International career
- Years: Team / Apps / (Points)
- 2010–: Tonga / 23 / (35)
- Correct as of 9 October 2015

= William Helu =

Tongan rugby union player

William Helu (born 19 April 1986) is a Tongan rugby union player. His usual position is on the wing or at centre. He is part of the Tonga national rugby union team and was part of the 2011 Rugby World Cup.

Helu was part of the Tongan squad that defeated France in the pool games at the 2011 Rugby World Cup in New Zealand. He signed with Bristol on a two-year deal but chose to leave the club for personal reasons after the 2011–2012 season.

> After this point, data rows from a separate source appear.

===== src/rtl/core/cvs_out_fifo.sv =====
// ----------------------------------------------------------------------------
// cvs_out_fifo
// Result queue that decouples the free-running pipeline from out_ready.
// ----------------------------------------------------------------------------
module cvs_out_fifo (
  input  logic                              clk,
  input  logic                              rst_n,
  input  logic                              push,
  input  cvs_pkg::out_word_t                push_word,
  input  logic                              pop,
  output logic                              valid,
  output cvs_pkg::out_word_t                word,
  output logic [cvs_pkg::FIFO_CW-1:0]       count
);
  import cvs_pkg::*;

  out_word_t          fifo_mem [FIFO_DEPTH];
  logic [FIFO_AW-1:0] wr_ptr_r, rd_ptr_r;
  logic [FIFO_CW-1:0] count_r;

  assign valid = (count_r != '0);
  assign word  = fifo_mem[rd_ptr_r];
  assign count = count_r;

  always_ff @(posedge clk) begin
    if (push) begin
      fifo_mem[wr_ptr_r] <= push_word;
    end
  end

  always_ff @(posedge clk) begin
    if (!rst_n) begin
      wr_ptr_r <= '0;
      rd_ptr_r <= '0;
      count_r  <= '0;
    end else begin
      if (push) begin
        wr_ptr_r <= wr_ptr_r + FIFO_AW'(1);
      end
      if (pop) begin
        rd_ptr_r <= rd_ptr_r + FIFO_AW'(1);
      end
      count_r <= count_r + FIFO_CW'(push) - FIFO_CW'(pop);
    end
  end

endmodule


===== config.mk =====
export PLATFORM = sky130hd
export DESIGN_NAME = cvs_out_fifo
export DESIGN_NICKNAME = d
export VERILOG_FILES = /design/src/rtl/core/cvs_pkg.sv /design/src/rtl/core/cvs_out_fifo.sv
export SDC_FILE = /design/constraint.sdc
export NUM_CORES = 1
export LEC_CHECK = 0
export ABC_AREA = 1
export BUFFER_PORTS_ARGS = -buffer_cell sky130_fd_sc_hd__clkbuf_2
export CORE_ASPECT_RATIO = 0.8
export CORE_MARGIN = 3
export CORE_UTILIZATION = 50
export DETAILED_ROUTE_END_ITERATION = 8
export PLACE_DENSITY = 0.68
export SETUP_SLACK_MARGIN = 0.2
export SLEW_MARGIN = 10
export SYNTH_ARGS = -nofsm -noshare
export SYNTH_HDL_FRONTEND = slang
export SYNTH_SLANG_ARGS = --single-unit

===== constraint.sdc =====
create_clock -name clk -period 1.7 [get_ports clk]
set_input_delay 0.425 -clock clk [delete_from_list [all_inputs] [get_ports clk]]
set_output_delay 0.425 -clock clk [all_outputs]
set_load 0.005 [all_outputs]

He was part of the squad that beat Scotland 21–15 at Pittodrie in 2012. In 2013 he signed with London Wasps together with Taione Vea. where he quickly made a name for himself in the aviva premiership and European Challenge cup. He had some impressive performances for the club which was recognised by his peers and was voted the award for London Wasps players player award for the 2013–2014 season. He played in the 2013 Pacific Nations Cup. In 2015 he was part of the World Cup hosted in the United Kingdom where he played in 3 games.

Helu signed a two-year deal with Edinburgh in 2015.